Monday, September 20, 2010

i'm done.

I'm done. I'm done with life. I'm done with people. I'm just done. I can't do it anymore. I'm depressed. I put on a fake smile everyday hoping people wouldn't know whats wrong with me but people just don't care. Why should I care about people if they don't care back? If in the end they just end up hurting me? That's why I don't get close to people, I get vulnerable and then it makes it hurt 10 times worse when they hurt me. I can't go to school anymore and have people think i'm always happy. Because i'm not. I'm sad. I'm depressed. And things in my life are repeating over and over and making it worse for me to deal with things.

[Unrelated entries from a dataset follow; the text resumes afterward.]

From an optimization exercise on the open Yosys and OpenROAD flow, aimed at a short achievable clock period and few clock cycles; shortcuts taken in it are not production practice. In this exercise RTL edits were held to simulation tests only and were not proved equivalent to the original. Power figures rest on the tool's default switching activity, not on a simulated workload.

==> flow/design.v <==
module iris_core (
    input  wire        clk,
    input  wire        rst,         
    input  wire        cmd_valid,
    output wire        cmd_ready,
    input  wire [39:0] cmd,
    output reg         rsp_valid,
    output reg  [39:0] rsp
);
    localparam [7:0]  TERM     = 8'h01;
    localparam [7:0] ST_OK               = 8'h00;
    localparam [7:0] ST_FULL             = 8'h01;
    localparam [7:0] ST_EMPTY            = 8'h02;
    localparam [7:0] ST_VALID            = 8'h10;
    localparam [7:0] ST_HEADER_NOT_FOUND = 8'h11;
    localparam [7:0] ST_PAYLOAD_INVALID  = 8'h12;
    localparam [7:0] ST_NULL_OR_EMPTY    = 8'h13;
    localparam [7:0] ST_EMPTY_HEADER     = 8'h14;
    localparam [7:0] ST_NO_BUFFER        = 8'h20;
    localparam [7:0] ST_NOT_READY        = 8'h23;
    localparam [7:0] ST_ILLEGAL_CMD      = 8'h22;
    localparam [2:0] FS_START     = 3'd0;
    localparam [2:0] FS_REJECTED  = 3'd1;
    localparam [2:0] FS_NOT_FOUND = 3'd2;
    localparam [2:0] FS_VALID     = 3'd5;
    localparam [2:0] FS_INVALID   = 3'd6;
    localparam [2:0] S_IDLE = 3'd0;
    localparam [2:0] S_SLOW = 3'd1;    
    localparam [2:0] S_MOD2 = 3'd2;    
    localparam [2:0] S_MOD3 = 3'd3;    
    localparam [2:0] S_MOD4 = 3'd4;    
    integer i, j, t, u, nn;
    reg         rb_valid;
    reg [4:0]   capacity;
    reg [3:0]   head;
    reg [3:0]   tail;
    reg [127:0] storage;
    reg         snap_present;
    reg [4:0]   data_len;
    reg [15:0]  n_oh;        
    reg [127:0] snap;
    reg         hdr_present;
    reg [3:0]   hdr_len;
    reg [7:0]   mmask;       
    reg [63:0]  hdr;
    reg [2:0]   fs_state;
    reg [3:0]   lps_len;
    reg         lps_live;    
    reg [23:0]  lps_hold;    
    reg         hp_valid;
    reg [3:0]   header_pos;
    reg [4:0]   out_len;
    reg         out_live;    
    reg [143:0] out_hold;    
    reg [15:0]  olast_oh;    
    reg [127:0] eq;          
    reg [15:0]  tm;          
    reg [63:0]  hh;          
    reg [2:0]   state;
    reg         ready_q;
    reg         ready_o;     
    reg         colpend;     
    reg [2:0]   colt;
    reg         dirty_h;     
    reg         dirty_a;     
    reg [39:0]  cmd_q;       
    reg [31:0]  mres;        
    reg [6:0]   msum;        
    reg [3:0]   rem;         
    assign cmd_ready = ready_o;
    wire [7:0]  abyte = cmd[7:0];
    wire [16:0] l;           
    wire        idx_lt16, idx_lt8, arg_le16, arg_le8, arg_zero;
    wire        is_hwr, is_swr, is_hbind, is_hunb, is_sbind, is_sunb, is_rot;
    wire        legal, fast, create_ok, sbind_ok, hbind_ok, swr_ok, hwr_ok;
    wire        f_lps, f_match, f_sync;
    iris_dec u_dec (
        .cmd(cmd), .l(l), .idx_lt16(idx_lt16), .idx_lt8(idx_lt8),
        .arg_le16(arg_le16), .arg_le8(arg_le8), .arg_zero(arg_zero),
        .is_hwr(is_hwr), .is_swr(is_swr), .is_hbind(is_hbind), .is_hunb(is_hunb),
        .is_sbind(is_sbind), .is_sunb(is_sunb), .is_rot(is_rot),
        .dirty_h(dirty_h), .dirty_a(dirty_a), .legal(legal), .fast(fast),
        .create_ok(create_ok), .sbind_ok(sbind_ok), .hbind_ok(hbind_ok),
        .swr_ok(swr_ok), .hwr_ok(hwr_ok),
        .f_lps(f_lps), .f_match(f_match), .f_sync(f_sync)
    );
    wire l_create = l[0];
    wire l_push   = l[1];
    wire l_pop    = l[2];
    wire l_sbind  = l[3];
    wire l_sunb   = l[4];
    wire l_swr    = l[5];
    wire l_hbind  = l[6];
    wire l_hunb   = l[7];
    wire l_hwr    = l[8];
    wire l_plps   = l[11];
    wire l_pmat   = l[12];
    wire l_rot    = l[13];
    wire l_sync   = l[15];
    wire acc = cmd_valid && ready_q;
    wire [3:0] head_next = ({1'b0, head} + 5'd1 == capacity) ? 4'd0 : head + 4'd1;
    wire [3:0] tail_next = ({1'b0, tail} + 5'd1 == capacity) ? 4'd0 : tail + 4'd1;
    wire       rb_empty  = rb_valid && (head == tail);
    wire       rb_full   = rb_valid && (head_next == tail);
    wire       push_ok   = rb_valid && (head_next != tail);
    wire       pop_ok    = rb_valid && (head != tail);
    wire [7:0] push_st   = !rb_valid ? ST_NO_BUFFER : push_ok ? ST_OK : ST_FULL;
    wire [7:0] pop_st    = !rb_valid ? ST_NO_BUFFER : pop_ok ? ST_OK : ST_EMPTY;
    wire [7:0] pop_rd    = pop_ok ? storage[8*tail +: 8] : 8'd0;
    wire [3:0] m = hdr_len;
    wire [4:0] n = data_len;
    function eqh(input [63:0] h, input integer a, input integer b);
        eqh = (a < b) ? h[a*8+b] : h[b*8+a];
    endfunction
    reg [23:0] lps_c;
    reg        lok;
    integer    ll;
    always @(*) begin
        lps_c = 24'd0;
        for (i = 1; i < 8; i = i + 1) begin
            for (ll = 1; ll <= i; ll = ll + 1) begin
                lok = 1'b1;
                for (t = 0; t < ll; t = t + 1)
                    if (!eqh(hh, t, i - ll + 1 + t))
                        lok = 1'b0;
                if (lok)
                    lps_c[3*i +: 3] = ll[2:0];
            end
        end
    end
    reg [15:0] f_found_c;
    reg [63:0] f_r_c;
    reg [15:0] f_val_c;
    reg [15:0] mt;
    reg [15:0] prior;
    reg [15:0] oh;
    reg [3:0]  rr;
    reg        vv;
    always @(*) begin
        for (nn = 0; nn < 16; nn = nn + 1) begin
            for (i = 0; i < 16; i = i + 1) begin
                mt[i] = (i <= nn);
                for (t = 0; t < 8; t = t + 1)
                    if (mmask[t] && !eq[((i + t) % (nn + 1))*8 + t])
                        mt[i] = 1'b0;
            end
            prior[0] = 1'b0;
            for (i = 1; i < 16; i = i + 1)
                prior[i] = prior[i-1] | mt[i-1];
            oh = mt & ~prior;
            rr = 4'd0;
            vv = 1'b0;
            for (i = 0; i < 16; i = i + 1) begin
                if (oh[i]) rr = rr | i[3:0];
                if (oh[i] && tm[(i + nn) % (nn + 1)]) vv = 1'b1;
            end
            f_found_c[nn]    = (|mt) && (mmask[7:0] & ~((16'd1 << (nn + 1)) - 16'd1)) == 8'd0;
            f_r_c[4*nn +: 4] = rr;
            f_val_c[nn]      = vv;
        end
    end
    reg [23:0] lps_pre;
    reg [15:0] f_found;
    reg [63:0] f_r;
    reg [15:0] f_val;
    always @(posedge clk) begin
        lps_pre <= lps_c;
        f_found <= f_found_c;
        f_r     <= f_r_c;
        f_val   <= f_val_c;
    end
    reg       sel_fnd, sel_val;
    reg [3:0] sel_r;
    always @(*) begin
        sel_fnd = 1'b0;
        sel_val = 1'b0;
        sel_r   = 4'd0;
        for (nn = 0; nn < 16; nn = nn + 1) begin
            sel_fnd = sel_fnd | (n_oh[nn] & f_found[nn]);
            sel_val = sel_val | (n_oh[nn] & f_val[nn]);
            sel_r   = sel_r   | ({4{n_oh[nn]}} & f_r[4*nn +: 4]);
        end
    end
    wire match_null  = !snap_present || !hdr_present || data_len == 5'd0;
    wire match_empty = (hdr_len == 4'd0);
    wire [7:0] match_st = match_null ? ST_NULL_OR_EMPTY :
                          match_empty ? ST_EMPTY_HEADER :
                          !sel_fnd ? ST_HEADER_NOT_FOUND : ST_OK;
    wire [7:0] sync_st  = match_null ? ST_NULL_OR_EMPTY :
                          match_empty ? ST_EMPTY_HEADER :
                          !sel_fnd ? ST_HEADER_NOT_FOUND :
                          sel_val ? ST_VALID : ST_PAYLOAD_INVALID;
    wire       match_hit = !match_null && !match_empty && sel_fnd;
    wire [3:0] match_rd  = match_hit ? sel_r : 4'd0;
    wire       lps_go    = hdr_present && !match_empty;      
    wire [7:0] plps_st   = !hdr_present ? ST_NULL_OR_EMPTY :
                           match_empty ? ST_EMPTY_HEADER : ST_OK;
    wire       rot_null  = !snap_present || data_len == 5'd0;
    reg [287:0] dbl;
    reg [287:0] sh;
    reg [287:0] shr;
    integer sj;
    always @(*) begin
        dbl = 288'd0;
        for (j = 0; j < 32; j = j + 1)
            for (nn = 0; nn < 16; nn = nn + 1) begin
                sj = (j <= nn) ? j : (j - nn - 1) % 16;
                dbl[9*j +: 9] = dbl[9*j +: 9] |
                    ({9{n_oh[nn]}} & {tm[sj], snap[8*sj +: 8]});
            end
        sh = dbl;
        if (sel_r[0]) sh = sh >> 9;
        if (sel_r[1]) sh = sh >> 18;
        if (sel_r[2]) sh = sh >> 36;
        if (sel_r[3]) sh = sh >> 72;
        shr = dbl;
        if (rem[0]) shr = shr >> 9;
        if (rem[1]) shr = shr >> 18;
        if (rem[2]) shr = shr >> 36;
        if (rem[3]) shr = shr >> 72;
    end
    wire [143:0] rot_rot = shr[143:0];
    reg [143:0] rot_cur;
    always @(posedge clk)
        rot_cur <= sh[143:0];
    wire [143:0] out_x = out_live ? rot_cur : out_hold;
    reg  [127:0] out_v;
    reg  [15:0]  out_t;      
    always @(*)
        for (i = 0; i < 16; i = i + 1) begin
            out_v[8*i +: 8] = out_x[9*i +: 8];
            out_t[i]        = out_x[9*i + 8];
        end
    wire [23:0]  lps_v = lps_live ? lps_pre : lps_hold;
    reg  [15:0]  out_ok;     
    reg  [7:0]   lps_ok;     
    always @(*) begin
        for (i = 0; i < 16; i = i + 1)
            out_ok[i] = (out_len > i);
        for (i = 0; i < 8; i = i + 1)
            lps_ok[i] = (lps_len > i);
    end
    reg [179:0] reg_tab;
    always @(*) begin
        reg_tab = 180'd0;
        reg_tab[9*0  +: 9] = {1'b1, 5'd0, rb_full, rb_empty, rb_valid};
        reg_tab[9*1  +: 9] = {1'b1, 3'd0, capacity};
        reg_tab[9*2  +: 9] = {1'b1, 4'd0, head};
        reg_tab[9*3  +: 9] = {1'b1, 4'd0, tail};
        reg_tab[9*4  +: 9] = {1'b1, 7'd0, snap_present};
        reg_tab[9*5  +: 9] = {1'b1, 3'd0, data_len};
        reg_tab[9*6  +: 9] = {1'b1, 7'd0, hdr_present};
        reg_tab[9*7  +: 9] = {1'b1, 4'd0, hdr_len};
        reg_tab[9*8  +: 9] = {1'b1, 4'd0, lps_len};
        reg_tab[9*9  +: 9] = {1'b1, 7'd0, hp_valid};
        reg_tab[9*10 +: 9] = {1'b1, 4'd0, header_pos};
        reg_tab[9*11 +: 9] = {1'b1, 3'd0, out_len};
        reg_tab[9*12 +: 9] = {1'b1, 5'd0, fs_state};
        reg_tab[9*16 +: 9] = {1'b1, 8'd16};
        reg_tab[9*17 +: 9] = {1'b1, 8'd16};
        reg_tab[9*18 +: 9] = {1'b1, 8'd8};
        reg_tab[9*19 +: 9] = {1'b1, TERM};
    end
    wire [1:0] pfx_c    = (hdr_len >= 4'd3) ? 2'd3 : hdr_len[1:0];
    wire       pfx_ok   = (pfx_c < 2'd1 || out_v[7:0]   == hdr[7:0]) &&
                          (pfx_c < 2'd2 || out_v[15:8]  == hdr[15:8]) &&
                          (pfx_c < 2'd3 || out_v[23:16] == hdr[23:16]);
    wire       term_ok  = |(olast_oh & out_t);
    wire       check_ok = (out_len >= {3'd0, pfx_c}) && pfx_ok && term_ok;
    wire [7:0] val_st   = !hdr_present ? ST_NULL_OR_EMPTY :
                          (hdr_len == 4'd0) ? ST_EMPTY_HEADER :
                          (out_len == 5'd0) ? ST_NOT_READY :
                          check_ok ? ST_VALID : ST_PAYLOAD_INVALID;
    function [3:0] nibres(input [3:0] v, input integer k, input integer d);
        integer w, q, x;
        begin
            w = 1 % d;
            for (q = 0; q < k; q = q + 1) w = (w * 16) % d;
            nibres = 4'd0;
            for (x = 0; x < 16; x = x + 1)
                if (v == x) nibres = (x * w) % d;
        end
    endfunction
    function [3:0] smallmod(input [6:0] v, input integer d);
        integer x;
        begin
            smallmod = 4'd0;
            for (x = 0; x < 128; x = x + 1)
                if (v == x) smallmod = x % d;
        end
    endfunction
    reg [31:0] nres;
    always @(*) begin
        nres = 32'd0;
        for (i = 0; i < 8; i = i + 1)
            for (nn = 0; nn < 16; nn = nn + 1)
                nres[4*i +: 4] = nres[4*i +: 4] |
                                 ({4{n_oh[nn]}} & nibres(cmd_q[4*i +: 4], i, nn + 1));
    end
    wire [6:0] msum_c = {3'd0, mres[3:0]}   + {3'd0, mres[7:4]}   +
                        {3'd0, mres[11:8]}  + {3'd0, mres[15:12]} +
                        {3'd0, mres[19:16]} + {3'd0, mres[23:20]} +
                        {3'd0, mres[27:24]} + {3'd0, mres[31:28]};
    reg [3:0] rem_c;
    always @(*) begin
        rem_c = 4'd0;
        for (nn = 0; nn < 16; nn = nn + 1)
            rem_c = rem_c | ({4{n_oh[nn]}} & smallmod(msum, nn + 1));
    end
    wire [16:0] lq;
    wire        q_idx_lt16, q_idx_lt8, q_arg_le16, q_arg_le8, q_arg_zero;
    wire        q_hwr, q_swr, q_hbind, q_hunb, q_sbind, q_sunb, q_rot;
    wire        q_legal, q_fast, q_create_ok, q_sbind_ok, q_hbind_ok, q_swr_ok, q_hwr_ok;
    iris_dec u_decq (
        .cmd(cmd_q), .l(lq), .idx_lt16(q_idx_lt16), .idx_lt8(q_idx_lt8),
        .arg_le16(q_arg_le16), .arg_le8(q_arg_le8), .arg_zero(q_arg_zero),
        .is_hwr(q_hwr), .is_swr(q_swr), .is_hbind(q_hbind), .is_hunb(q_hunb),
        .is_sbind(q_sbind), .is_sunb(q_sunb), .is_rot(q_rot),
        .dirty_h(1'b0), .dirty_a(1'b0), .legal(q_legal), .fast(q_fast),
        .create_ok(q_create_ok), .sbind_ok(q_sbind_ok), .hbind_ok(q_hbind_ok),
        .swr_ok(q_swr_ok), .hwr_ok(q_hwr_ok),
        .f_lps(), .f_match(), .f_sync()
    );
    wire slow_st = (state == S_SLOW);
    wire slow_wait = slow_st && (lq[12] || lq[15]) && dirty_a;
    wire run_lps   = slow_st ? lq[11] : (acc && f_lps);
    wire run_match = slow_st ? ((lq[12] || lq[15]) && !dirty_a) : (acc && f_match);
    wire run_sync  = slow_st ? (lq[15] && !dirty_a) : (acc && f_sync);
    wire rot_start = slow_st && lq[13];
    wire rot_done  = (state == S_MOD4);
    always @(posedge clk) begin
        for (j = 0; j < 16; j = j + 1)
            if (head == j)
                storage[8*j +: 8] <= abyte;
        if (colpend)
            for (j = 0; j < 16; j = j + 1)
                for (t = 0; t < 8; t = t + 1)
                    if (colt == t)
                        eq[j*8+t] <= (snap[8*j +: 8] == hdr[8*t +: 8]);
        if (acc) begin
            for (j = 0; j < 16; j = j + 1) begin
                if (swr_ok && cmd[11:8] == j) begin
                    snap[8*j +: 8] <= abyte;
                    tm[j] <= (abyte == TERM);
                    for (t = 0; t < 8; t = t + 1)
                        eq[j*8+t] <= (abyte == hdr[8*t +: 8]);
                end
            end
            for (t = 0; t < 8; t = t + 1) begin
                if (hwr_ok && cmd[10:8] == t) begin
                    hdr[8*t +: 8] <= abyte;
                    for (u = 0; u < 8; u = u + 1) begin
                        if (u < t) hh[u*8+t] <= (hdr[8*u +: 8] == abyte);
                        if (u > t) hh[t*8+u] <= (hdr[8*u +: 8] == abyte);
                    end
                end
            end
        end
        if (lps_live)
            lps_hold <= lps_pre;
        if (out_live)
            out_hold <= rot_cur;
        if (rot_done)
            out_hold <= rot_rot;
        if (ready_q)
            cmd_q <= cmd;
        mres  <= nres;
        msum  <= msum_c;
        rem   <= rem_c;
    end
    always @(posedge clk) begin
        if (acc && sbind_ok)
            for (nn = 0; nn < 16; nn = nn + 1)
                n_oh[nn] <= (cmd[4:0] == nn + 1);
        if (acc && hbind_ok)
            for (t = 0; t < 8; t = t + 1)
                mmask[t] <= (cmd[3:0] > t);
    end
    wire [7:0] st_c, rd_c;
    iris_rsp u_rsp (
        .cmd(cmd), .push_st(push_st), .pop_st(pop_st), .pop_rd(pop_rd),
        .out_v(out_v), .out_ok(out_ok), .lps_v(lps_v), .lps_ok(lps_ok),
        .reg_tab(reg_tab), .plps_st(plps_st), .match_st(match_st),
        .sync_st(sync_st), .match_rd(match_rd), .val_st(val_st),
        .st(st_c), .rd(rd_c)
    );
    always @(posedge clk) begin
        if (rst) begin
            rb_valid     <= 1'b0;
            capacity     <= 5'd0;
            head         <= 4'd0;
            tail         <= 4'd0;
            snap_present <= 1'b0;
            data_len     <= 5'd0;
            hdr_present  <= 1'b0;
            hdr_len      <= 4'd0;
            fs_state     <= FS_START;
            lps_len      <= 4'd0;
            lps_live     <= 1'b0;
            hp_valid     <= 1'b0;
            header_pos   <= 4'd0;
            out_len      <= 5'd0;
            olast_oh     <= 16'd0;
            out_live     <= 1'b0;
            state        <= S_IDLE;
            ready_q      <= 1'b1;
            ready_o      <= 1'b1;
            colpend      <= 1'b0;
            dirty_h      <= 1'b1;
            dirty_a      <= 1'b1;
            rsp_valid    <= 1'b0;
            rsp          <= 40'd0;
        end else begin
            dirty_h   <= acc && is_hwr;
            dirty_a   <= (acc && (is_hwr || is_swr || is_hbind || is_hunb)) || colpend;
            colpend   <= acc && hwr_ok;
            colt      <= cmd[10:8];
            case (state)
            S_IDLE: begin
                rsp_valid <= acc && fast;
                rsp       <= {st_c, 24'd0, rd_c};
            end
            S_SLOW: begin
                rsp_valid <= !(rot_start && !rot_null) && !slow_wait;
                if (!q_legal)
                    rsp <= {ST_ILLEGAL_CMD, 32'd0};
                else if (lq[11])
                    rsp <= {plps_st, 32'd0};
                else if (lq[15])
                    rsp <= {sync_st, 28'd0, match_rd};
                else if (lq[12])
                    rsp <= {match_st, 28'd0, match_rd};
                else
                    rsp <= {ST_NULL_OR_EMPTY, 32'd0};   
            end
            S_MOD4: begin
                rsp_valid <= 1'b1;
                rsp       <= {ST_OK, 32'd0};
            end
            default: rsp_valid <= 1'b0;
            endcase
            case (state)
            S_IDLE: if (acc && !fast) begin
                ready_q <= 1'b0;
                ready_o <= 1'b0;
                state   <= S_SLOW;
            end
            S_SLOW: begin
                if (rot_start && !rot_null)
                    state <= S_MOD2;
                else if (slow_wait)
                    state <= S_SLOW;
                else begin
                    state   <= S_IDLE;
                    ready_q <= 1'b1; ready_o <= 1'b1;
                end
            end
            S_MOD2: state <= S_MOD3;
            S_MOD3: state <= S_MOD4;
            default: begin
                state   <= S_IDLE;
                ready_q <= 1'b1; ready_o <= 1'b1;
            end
            endcase
            if (acc) begin
                if (l_create) begin
                    head <= 4'd0;
                    tail <= 4'd0;
                    rb_valid <= create_ok;
                    capacity <= create_ok ? cmd[4:0] : 5'd0;
                end
                if (l_push && push_ok)
                    head <= head_next;
                if (l_pop && pop_ok)
                    tail <= tail_next;
                if (sbind_ok) begin
                    snap_present <= 1'b1;
                    data_len     <= cmd[4:0];
                end
                if (l_sunb) begin
                    snap_present <= 1'b0;
                    data_len     <= 5'd0;
                end
                if (hbind_ok) begin
                    hdr_present <= 1'b1;
                    hdr_len     <= cmd[3:0];
                end
                if (l_hunb) begin
                    hdr_present <= 1'b0;
                    hdr_len     <= 4'd0;
                end
            end
            if (rot_start) begin
                out_len  <= 5'd0;
                olast_oh <= 16'd0;
            end
            if (run_lps)
                lps_len <= lps_go ? m : 4'd0;
            if (run_match) begin
                lps_len    <= (match_null || match_empty) ? 4'd0 : m;
                hp_valid   <= match_hit;
                header_pos <= match_rd;
            end
            if (run_sync) begin
                out_len  <= match_hit ? n : 5'd0;
                olast_oh <= match_hit ? n_oh : 16'd0;
                fs_state <= (match_null || match_empty) ? FS_REJECTED :
                            !sel_fnd ? FS_NOT_FOUND :
                            sel_val ? FS_VALID : FS_INVALID;
            end
            if (rot_done) begin
                out_len  <= n;
                olast_oh <= n_oh;
            end
            if ((run_lps || run_match) && lps_go)
                lps_live <= 1'b1;
            else if (acc && is_hwr)
                lps_live <= 1'b0;
            if (run_sync && match_hit)
                out_live <= 1'b1;
            else if ((acc && (is_swr || is_sbind || is_sunb || is_hwr || is_hbind ||
                              is_hunb)) || rot_start)
                out_live <= 1'b0;
        end
    end
endmodule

No one knows what I go through everyday because no one cares to know whats wrong with me. I could do harm to myself and no one would even stop to ask me whats wrong or why I did it. No one would miss me if I was gone. It'd just be another day. Another lifeless day with people not caring.

All this pain and anger and sadness inside of me has to go away. It's eating me alive. I can't do it. I can't take it anymore. What's the point in being alive if you have all this inside of you? I'm thinking some messed up things and I can't push them away. I can't push the feelings and thoughts away because they just stick inside of me and eat me intill I get to the point where I don't want to move or do anything. Every night I cry. It makes it worse because then I feel worthless. I hate me. I hate this life. I hate these feelings inside me. I want them to just all go away. I wanna be happy. But I just can't. It's just too much.

3 comments:

  1. Honey, please don't be this hard on yourself. I know it doesn't seem like anyone cares right now, but people do care and I care. Please don't do anything rash. Talk with a counselor at school or the peer resource thing. Don't hurt yourself, get help. I have found that even if I think that my friends don't care that perfect strangers do care.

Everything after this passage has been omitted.